**YOUR GOAL:** Whenever "little" occurs in a line of the material, list that line.

**THE RECORDS:**
▬▬▬

File: config.mk
export PLATFORM = sky130hd
export DESIGN_NAME = ci_link_top
export DESIGN_NICKNAME = d
export VERILOG_FILES = /design/src/rtl/ci_pkg.sv /design/src/rtl/ci_rx_filter.sv /design/src/rtl/ci_tx_slot.sv /design/src/rtl/ci_link_top.sv
export SDC_FILE = /design/constraint.sdc
export NUM_CORES = 1
export LEC_CHECK = 0
export CORE_ASPECT_RATIO = 1.4
export CORE_UTILIZATION = 60
export DETAILED_ROUTE_END_ITERATION = 7
export DONT_BUFFER_PORTS = 1
export GPL_ROUTABILITY_DRIVEN = 0
export PLACE_DENSITY_LB_ADDON = 0.05
export SETUP_SLACK_MARGIN = 0.5
export SLEW_MARGIN = 5
export SYNTH_ARGS = -nofsm -noshare
export SYNTH_HDL_FRONTEND = slang
export SYNTH_SLANG_ARGS = --single-unit
File: constraint.sdc
create_clock -name clk -period 2.2 [get_ports clk]
set_clock_uncertainty 0.05 [all_clocks]
set_input_delay 0.11 -clock clk [delete_from_list [all_inputs] [get_ports clk]]
set_output_delay 0.11 -clock clk [all_outputs]
set_load 0.005 [all_outputs]
File: src/rtl/ci_pkg.sv
package ci_pkg;
  localparam int unsigned CI_MAXW = 8;
  typedef logic [CI_MAXW-1:0] ci_word_t;

  // Two codes agree on every bit selected by the mask.
  function automatic logic masked_same(ci_word_t a, ci_word_t b, ci_word_t m);
    return ((a ^ b) & m) == '0;
  endfunction

  // Saturating frame counter step.
  function automatic int unsigned sat_step(int unsigned cnt, int unsigned lim);
    return (cnt >= lim) ? lim : cnt + 1;
  endfunction
endpackage

File: src/rtl/ci_rx_filter.sv
module ci_rx_filter #(
  parameter int unsigned W = 4
) (
  input  logic         clk,
  input  logic         rst_n,
  input  logic         tick_i,
  input  logic         en_i,
  input  logic [W-1:0] mask_i,
  input  logic [W-1:0] rx_i,
  input  logic         rd_i,
  output logic [W-1:0] code_o,
  output logic         chg_o,
  output logic         latch_o
);
  import ci_pkg::*;

  logic [W-1:0] prev_q, code_q;
  logic         seen_q, chg_q;
  ci_word_t     rx_x, prev_x, code_x, mask_x;
  logic         stable, fresh, room;

  assign rx_x   = ci_word_t'(rx_i);
  assign prev_x = ci_word_t'(prev_q);
  assign code_x = ci_word_t'(code_q);
  assign mask_x = ci_word_t'(mask_i);

  assign stable  = seen_q && masked_same(rx_x, prev_x, mask_x);
  assign fresh   = !masked_same(rx_x, code_x, mask_x);
  assign room    = !chg_q || rd_i;
  assign latch_o = tick_i && en_i && stable && fresh && room;

  always_ff @(posedge clk or negedge rst_n) begin
    if (!rst_n) begin
      prev_q <= '1;
      seen_q <= 1'b0;
      code_q <= '1;
      chg_q  <= 1'b0;
    end else begin
      if (tick_i) begin
        prev_q <= rx_i;
        seen_q <= 1'b1;
      end
      if (latch_o) begin
        code_q <= rx_i;
        chg_q  <= 1'b1;
      end else if (rd_i) begin
        chg_q  <= 1'b0;
      end
    end
  end

  assign code_o = code_q;
  assign chg_o  = chg_q;
endmodule

File: src/rtl/ci_tx_slot.sv
module ci_tx_slot #(
  parameter int unsigned W        = 4,
  parameter int unsigned MIN_HOLD = 4
) (
  input  logic         clk,
  input  logic         rst_n,
  input  logic         tick_i,
  input  logic         wr_i,
  input  logic [W-1:0] wdata_i,
  input  logic         gate_i,
  output logic [W-1:0] act_o,
  output logic         adopt_o,
  output logic [W-1:0] tx_o
);
  import ci_pkg::*;
  localparam int unsigned CW = $clog2(MIN_HOLD + 1);

  logic [W-1:0]  act_q, pend_q;
  logic          pend_v;
  logic [CW-1:0] cnt_q;
  logic          hold_met;

  assign hold_met = int'(cnt_q) >= int'(MIN_HOLD);
  assign adopt_o  = tick_i && pend_v && hold_met;

  always_ff @(posedge clk or negedge rst_n) begin
    if (!rst_n) begin
      act_q  <= '1;
      pend_q <= '1;
      pend_v <= 1'b0;
      cnt_q  <= CW'(MIN_HOLD);
    end else begin
      if (tick_i)
        cnt_q <= adopt_o ? CW'(1) : CW'(sat_step(int'(cnt_q), MIN_HOLD));
      if (adopt_o)
        act_q <= pend_q;
      if (wr_i) begin
        pend_q <= wdata_i;
        pend_v <= 1'b1;
      end else if (adopt_o) begin
        pend_v <= 1'b0;
      end
    end
  end

  assign act_o = act_q;
  assign tx_o  = gate_i ? act_q : '1;
endmodule

File: src/rtl/ci_link_top.sv
module ci_link_top #(
  parameter int unsigned C0_W     = 4,
  parameter int unsigned C1_W     = 6,
  parameter int unsigned NARROW_W = 4,
  parameter int unsigned MIN_HOLD = 4
) (
  input  logic            clk,
  input  logic            rst_n,
  input  logic            frame_tick,
  input  logic [C0_W-1:0] ci0_rx,
  input  logic [C1_W-1:0] ci1_rx,
  input  logic            bus_held,
  input  logic            ch1_en,
  input  logic            ch1_narrow,
  input  logic            wr0,
  input  logic            wr1,
  input  logic [C1_W-1:0] wdata,
  input  logic            rd0,
  input  logic            rd1,
  output logic [C0_W-1:0] ci0_code,
  output logic [C1_W-1:0] ci1_code,
  output logic            ci0_chg,
  output logic            ci1_chg,
  output logic            irq,
  output logic [C0_W-1:0] ci0_tx,
  output logic [C1_W-1:0] ci1_tx
);
  localparam logic [C0_W-1:0] MASK0 = '1;

  logic [C1_W-1:0] mask1;
  logic            latch0, latch1;
  logic            adopt0, adopt1;
  logic [C0_W-1:0] act0;
  logic [C1_W-1:0] act1;

  generate
    if (C1_W > NARROW_W) begin : g_narrow
      localparam logic [C1_W-1:0] NMASK = {{(C1_W-NARROW_W){1'b0}}, {NARROW_W{1'b1}}};
      assign mask1 = ch1_narrow ? NMASK : '1;
    end else begin : g_full
      assign mask1 = '1;
    end
  endgenerate

  ci_rx_filter #(.W(C0_W)) rx0_i (
    .clk(clk), .rst_n(rst_n), .tick_i(frame_tick), .en_i(1'b1),
    .mask_i(MASK0), .rx_i(ci0_rx), .rd_i(rd0),
    .code_o(ci0_code), .chg_o(ci0_chg), .latch_o(latch0)
  );

  ci_rx_filter #(.W(C1_W)) rx1_i (
    .clk(clk), .rst_n(rst_n), .tick_i(frame_tick), .en_i(ch1_en),
    .mask_i(mask1), .rx_i(ci1_rx), .rd_i(rd1),
    .code_o(ci1_code), .chg_o(ci1_chg), .latch_o(latch1)
  );

  ci_tx_slot #(.W(C0_W), .MIN_HOLD(MIN_HOLD)) tx0_i (
    .clk(clk), .rst_n(rst_n), .tick_i(frame_tick), .wr_i(wr0),
    .wdata_i(wdata[C0_W-1:0]), .gate_i(bus_held),
    .act_o(act0), .adopt_o(adopt0), .tx_o(ci0_tx)
  );

  ci_tx_slot #(.W(C1_W), .MIN_HOLD(MIN_HOLD)) tx1_i (
    .clk(clk), .rst_n(rst_n), .tick_i(frame_tick), .wr_i(wr1),
    .wdata_i(wdata), .gate_i(ch1_en),
    .act_o(act1), .adopt_o(adopt1), .tx_o(ci1_tx)
  );

  assign irq = ci0_chg | ci1_chg;
endmodule

==> results of run 1 <==
-- per-layer routing --
layer  track usage (%)  wire length, um  vias up
li1                  -                -      637
met1             22.66             1507      668
met2             37.83             2267       38
met3             5.221              184        4
met4             7.692               38        0
met5                 0                0        -
-- worst register-to-register path, delay by kind of cell, from the launching register on --
kind | cells | cell delay [ns]
and+or+nand+nor | 1 | 0.22
xor gates and xnor gates | 1 | 0.08
muxes | 1 | 0.37
AOI/OAI and AO/OA | 2 | 0.45
DFF | 1 | 0.54
-- what timing repair did --
action / in CTS / in global routing
setup endpoints to repair: 10 / 10
endpoints found under the hold margin: 91 / 4
pin swaps: 2 / 2
hold buffers: 20 / 2
cloned: 0 / 0
resized for setup: 1 / 2
setup buffers: 1 / 0
-- state kept, by name (all words and copies together), names as in the netlist --
| name | count |
|---|---|
| tx0_i.cnt_q | 3 |
| tx0_i.pend_v | 1 |
| rx1_i.seen_q | 1 |
| rx0_i.prev_q | 4 |
| rx0_i.chg_o | 1 |
| tx1_i.pend_q | 6 |
| rx1_i.prev_q | 6 |
| rx1_i.code_o | 6 |
| rx0_i.code_o | 4 |
| tx1_i.pend_v | 1 |
| tx0_i.act_o | 4 |
| rx1_i.chg_o | 1 |
| tx1_i.act_o | 6 |
| tx0_i.pend_q | 4 |
| tx1_i.cnt_q | 3 |
-- power by group --
part | total (uW) | internal, uW | switching (uW)
logic | 630 | 368 | 262
registers | 1550 | 1360 | 185
clock network | 500 | 224 | 277
total | 2680 | 1950 | 724
-- cells in the mapped netlist (2+ instances only) --
library cell / count / area share [%]
o211ai_1: 2 / 0.64
dfstp_2: 42 / 47
or2_2: 2 / 0.53
a21boi_0: 2 / 0.64
mux2_1: 4 / 1.9
nand3_1: 7 / 1.5
inv_1: 8 / 1.3
ha_1: 4 / 2.1
mux2_2: 36 / 17
clkbuf_1: 3 / 0.48
xor2_1: 7 / 2.6
xnor2_1: 13 / 4.9
dfrtp_1: 9 / 9.6
o21ai_0: 2 / 0.43
nand4_1: 2 / 0.53
a21o_1: 3 / 0.96
nand2_1: 5 / 0.80
nand2b_1: 11 / 2.9
-- through the flow --
step / cell area (um2) / power, uW / setup WS [ns] / std cells / hold WS [ns]
final: 2721 / 2676 / 0.4024 / 241 / 0.08245
after global routing: 2721 / 2860 / 0.3396 / 241 / 0.1203
after CTS: 2688 / 2699 / 0.4267 / 239 / -0.09664
after detailed placement: 2375 / 2123 / 0.4099 / 210 / -0.2340
after global placement: 2375 / 2069 / 0.4319 / 210 / -0.2340
after floorplan: 2341 / 2008 / 0.5557 / 172 / -0.2356
-- worst max path at each step --
stage                      end  slack (ns)
2_1_floorplan  rx0_i.code_o[0]        0.56
5_1_grt        rx1_i.code_o[5]        0.34
3_3_place_gp   rx1_i.code_o[1]        0.43
3_5_place_dp   rx1_i.code_o[2]        0.41
4_1_cts        rx1_i.code_o[2]        0.43
6_report       rx1_i.code_o[2]        0.40
-- area by class of cell --
class / count / share of cell area, %
repair buffers: 23 / 9.011
flip-flops and latches: 51 / 48.83
clock buffers: 7 / 2.805
multi-input cells: 109 / 36.14
clock inverters: 1 / 0.1839
well taps: 42 / 1.931
inverters: 8 / 1.103
-- cell families (layout without fill, tap and decap cells) --
kind of cell	count (synthesis)	after routing	synth area share (%)
AOI/OAI and AO/OA	14	14	4.650
adders and majority gates	4	4	2.138
DFF	51	51	56.76
xor gates and xnor gates	20	20	7.483
buffers and inverters	12	39	2.085
and+or+nand+nor	31	31	7.642
muxes	40	40	19.24
==> results.md, run 1 <==
Outcome:
- The run finished with clean final reports.

Power:
- For this design the static power due to leakage is 0.001072 uW.
- The peak supply drop is around 0.78 mV.
- For this design the ratio of total power to cell area is 983.3 nW/um2.

Logic synthesis:
- For this run, the leading register cell type out of synthesis is dfstp_2.
- In the synthesized netlist, the number of instances is 172.
- The mean instance size in the synthesized netlist is 13.61 um2.
- Yosys printed 0 warnings.
- The area of the mapped netlist is 2341 um2.
- The fraction of registers with async set/reset is 100.0%.
- The number of nets handed over by synthesis was 202.
- For this run, the register share of the synthesized area comes to 56.76%.
- The synthesized flop and latch total is between 50 and 60.
- The count of different cell masters after synthesis is 28.
- Yosys mapped a number of flops with a built-in enable equal to 0.

Die:
- For this configuration, the core starts out at a cell density of between 60% and 70%.
- The core box area is 3676 um2.
- The number of placement rows is 26.
- The die span in x is 54.79 um.
- The die outline area is 4159 um2.
- Measured along the y axis, the die boundary spans 75.91 um.
- For this design the top-level I/O count stands at 49.

Final layout:
- The number of nets in the final layout is about 230.
- Once layout is complete, the utilization of the core stands at 74.03%.
- The post-route netlist has a little under half of its cells at a drive strength greater than 1.
- The number of fill cells is 252.
- In the final layout, the multi-input gates occupy 983.4 um2.
- The growth of design area from synthesis to finish is 16.25%.
- Leaving out fill and tap cells, the most frequent cell in the layout is dfstp_2.
- The footprint of the flip-flops and latches is 1329 um2.
- The number of antenna diodes in the final layout is 0.
- In the layout the commonest cells are 42 x dfstp_2, 36 x mux2_2, 21 x dlygate4sd3_1.

Drt:
- The via total after detailed routing is 1347.
- Dividing the detail-routed wire length by the instance count gives 16.59 um.
- The starting DRC count in detailed routing is 50.
- The number of detailed-route iterations in the first pass is 4.
- The post-detailed-route via-to-cell ratio is 5.589.
- Once detail routing completed, the nets flagged for antenna violations numbered 0.
- The final layout contains routed wiring with a total length of roughly 4000 um.
- In the routed design, unresolved DRC markers number 0.

Global routing:
- The via count of the first global-routing pass is 1486.
- The initial antenna violation count came to 0.
- Entering global routing, the biggest net connects 52 pins.
- The total congestion overflow is 0.
- The first global-routing pass estimated 6341 um of wire.
- The overall fraction of global-route tracks in use is 21.30%.

Timing:
- The number of hold-slack violations in the final timing report is 0.
- Adding up every negative setup slack in the final design gives 0 ns.
- Setup repair after global routing could not meet its margin everywhere.
- Setup violations remaining at the end of the flow were counted as 0.
- The share of the clock period used by the worst path after layout is 81.71%.
- For this run, the top clock speed supported by timing is 556.3 MHz.
- The number of pins with negative max-slew slack in the final report is 0.
- Measured against its own limit, the worst slew margin works out to 43.01%.
- Subtracting the final worst setup slack from the clock period gives 1.798 ns.
- The transition at the pin with the smallest max-transition slack is 0.8520 ns.

Worst setup path:
- The beginning of the worst register-to-register path is rx1_i.prev_q[3].
- At the worst endpoint, the arrival time is 1.97 ns.
- The peak fanout along the critical path is 6.
- In this run the number of cells on the critical path is 5.
- On the critical path the largest part of the delay comes from flip-flops.
- The category of the worst setup path capture point is a flop.
- Walking the worst path, the cells encountered are xor2_1, nor3_2, o2111ai_2, a21oi_4, mux2_2.
- The most critical setup path has its startpoint at rx1_i.prev_q[3].
- The worst register-to-register path has a setup slack of 0.40 ns.
- The largest individual stage delay along the critical path comes from the cell dfstp_2.
- STA classifies the critical path startpoint as a flop.
- Counting both buffers and inverters, the worst setup path holds a total of 0.
- On the worst path, the slowest cell contributes a delay of 0.54 ns.
- Data on the critical path is required at its endpoint by 2.37 ns.
- Counting cells, the worst reg-to-reg path comes to 5.
- The endpoint identified for the worst register-to-register timing path is rx1_i.code_o[2].
- The critical path is of the reg -> reg type.

CTS:
- CTS saw 51 sinks.
- The clock transition at the registers of the reported paths is about 0.09 ns.
- The level count of the clock H-tree is 2.
- At the later pin of the worst-skew pair, clock insertion delay measures between 0.2 and 0.3 ns.
- TritonCTS built the clock tree.
- The buffer type at the clock tree root is clkbuf_8.
- Counting the buffers created by CTS gives 5.
- Counting along the longest clock path gives a buffer depth of 2.

Placement:
- Input and output buffers added on the ports amount to 0.
- The wire-length estimate of the detail-placed layout is 2596 um.

Hold path:
- The worst hold path terminates at rx0_i.chg_o.
- Counting instances, the worst hold path has a depth of 3.
- In this run the most critical hold path is launched from ci0_rx[1].
- The path type of the worst min-delay path is in -> reg.

Job:
- The number of maximum-capacitance constraint violations is 0.
Power figures use the tool's default switching activity.
==> run 2: changes to the inputs <==
--- a/config.mk
+++ b/config.mk
@@ -5,8 +5,9 @@
 export SDC_FILE = /design/constraint.sdc
 export NUM_CORES = 1
 export LEC_CHECK = 0
+export ABC_AREA = 1
 export CORE_ASPECT_RATIO = 1.4
-export CORE_UTILIZATION = 60
+export CORE_UTILIZATION = 56
 export DETAILED_ROUTE_END_ITERATION = 7
 export DONT_BUFFER_PORTS = 1
 export GPL_ROUTABILITY_DRIVEN = 0
==> constraint.sdc (replaced) <==
create_clock -name clk -period 1.6 [get_ports clk]
set_clock_uncertainty 0.05 [all_clocks]
set_input_delay 0.08 -clock clk [delete_from_list [all_inputs] [get_ports clk]]
set_output_delay 0.08 -clock clk [all_outputs]
set_load 0.005 [all_outputs]
==> results.md, run 2 <==
Final layout:
- The number of nets in the final layout is roughly 350.
- The share of post-route cells with drive strength above 1 is 40.69%.
- The multi-input logic area is 1111 um2.
- The growth of design area from synthesis to finish is 24.62%.
- The most common cell after layout, fill and taps aside is nand2_1.
- The footprint of the flip-flops and latches is 1329 um2.
- The number of antenna diodes in the final layout is 0.
- After filler insertion, the fill cell instance count of the layout stands at 333.
- Leaving out fill and tap cells, the most frequent cells in the layout are 66 x nand2_1, 42 x dfstp_2, 29 x inv_1.
- The post-route cell area is 3078 um2.

Drt:
- The routed layout has around 1900 vias.
- After detailed routing, the number of vias per cell comes to 5.045.
- The starting DRC count in detailed routing is 92.
- The count of nets left with antenna violations once routing finished came out at 0.
- The total length of routed wires is 4880 um.
- The number of detailed-route iterations in the first pass is 4.
- In the final routed layout, each cell accounts on average for 12.94 um.
- The number of design rule violations left after detail routing is 0.

CTS:
- The clock latency reported for the late side of the worst-skew pair is 0.30 ns.
- The number of buffers inserted by hold repair at cts is 21.
- The CTS tree is built.
- The total clock buffers created by CTS is 5.
- The clock transition at the registers of the reported paths is 0.09 ns.
- The tree is rooted in a clkbuf_8.
- The level count of the clock H-tree is 2.
- The sink count of the clock tree is 51.
- The maximum number of buffers from clock root to sink is 2.

Global routing:
- The initial antenna violation count is 0.
- Global routing used 22.31% of the available tracks across all layers.
- The via count of the first global-routing pass is 1843.
- The wire length of the first global-routing pass is slightly below 8000 um.
- The largest net degree at the start of global routing is 52.
- Summed over all layers, the global routing overflow is 0.

Worst setup path:
- The peak fanout along the critical path is 6.
- The required arrival time at the worst endpoint is about 1.8 ns.
- The beginning of the worst register-to-register path is rx1_i.prev_q[0].
- The worst reg2reg path endpoint is rx1_i.code_o[3].
- The start-to-end type of the worst setup path is reg -> reg.
- Data arrives at the worst endpoint at 1.69 ns.
- The category of the worst setup path capture point is a flop.
- The worst setup path is launched from a flop.
- The reg2reg setup slack is 0.10 ns.
- For the worst flop-to-flop path, the logic depth is 9.

Logic synthesis:
- The number of synthesized flops with an enable pin is 0.
- Synthesis inferred 51 register bits.
- After synthesis, the largest area contributor takes up between 40 and 50% of total cell area.
- The synthesized netlist cell count is 282.
- The fraction of registers with async set/reset is 100.0%.
- The Yosys step of the flow raised 0 warnings.
- By area the synthesized netlist is led by dfstp_2 45%, nand2_1 13%, dfrtp_1 9.1%.
- nand2_1 is the most common cell in the netlist.
- Among all flip-flop cells after synthesis, the most frequent one is dfstp_2.
- The mapped netlist covers around 2500 um2.
- By count the netlist is led by 84 x nand2_1, 42 x dfstp_2, 41 x inv_1.
- Of all cell types, the one taking the most synthesized area is dfstp_2.
- Counting distinct cell types in the post-synthesis netlist gives 28.
- Of the synthesized area, sequential elements account for a little over half.
- The post-synth net total is roughly 310.
- The mean instance size in the synthesized netlist is between 8 and 9 um2.

Die:
- The number of primary I/O pins is 49.
- The overall die height is a little over 80 um.
- The number of placement rows is 28.
- The core box area is 4239 um2.
- The floorplan step defined a die boundary enclosing 4684 um2.
- The die span in x is 58.13 um.
- For this configuration, the core starts out at a cell density of 58.26%.

Outcome:
- The run finished, with violations left.
- The checks that failed: hold timing.

Timing:
- Setup repair after global routing could not meet its margin everywhere.
- The setup-violating endpoint count in the final report is 0.
- The tightest hold path in the finished design has a slack of -0.5846 ns.
- Adding up every negative setup slack in the final design gives 0 ns.
- The number of pins with negative max-slew slack in the final report came to 0.
- The transition at the pin with the smallest max-transition slack is 0.8162 ns.
- The share of the clock period used by the worst path after layout is 93.60%.
- The number of hold-slack violations in the final timing report is 51.
- The achievable frequency is 667.7 MHz.
- The worst-case headroom to the max-slew limit is 45.59%.
- The worst path in the final design needs a cycle of 1.498 ns, including I/O delays and setup.

Power:
- The design draws 3972 uW.
- Power spread over the standard cell area amounts to between 1000 and 1500 nW/um2.
- In this run, the clock network consumes between 10% and 20% of the power.
- The internal power is 2689 uW.
- In this run switching power makes up about a third of total power.
- For this design the total switching power over the nets is 1283 uW.
- Sequential cells burn a little over half of the power.
- The peak supply drop is 0.9607 mV.
- Combinational logic is responsible for 29.4% of the overall power.
- For this design the static power due to leakage is 0.001435 uW.

Placement:
- The count of buffers from port buffering is 0.
- The wire-length estimate of the detail-placed layout is 2973 um.
- The placed cell area is 2546 um2.

Job:
- The number of maximum-capacitance constraint violations is 0.

Hold path:
- The path type of the worst min-delay path is in -> async.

▬▬▬

**EXPECTED ANSWER:**
- The post-route netlist has a little under half of its cells at a drive strength greater than 1.
- Of the synthesized area, sequential elements account for a little over half.
- The overall die height is a little over 80 um.
- Sequential cells burn a little over half of the power.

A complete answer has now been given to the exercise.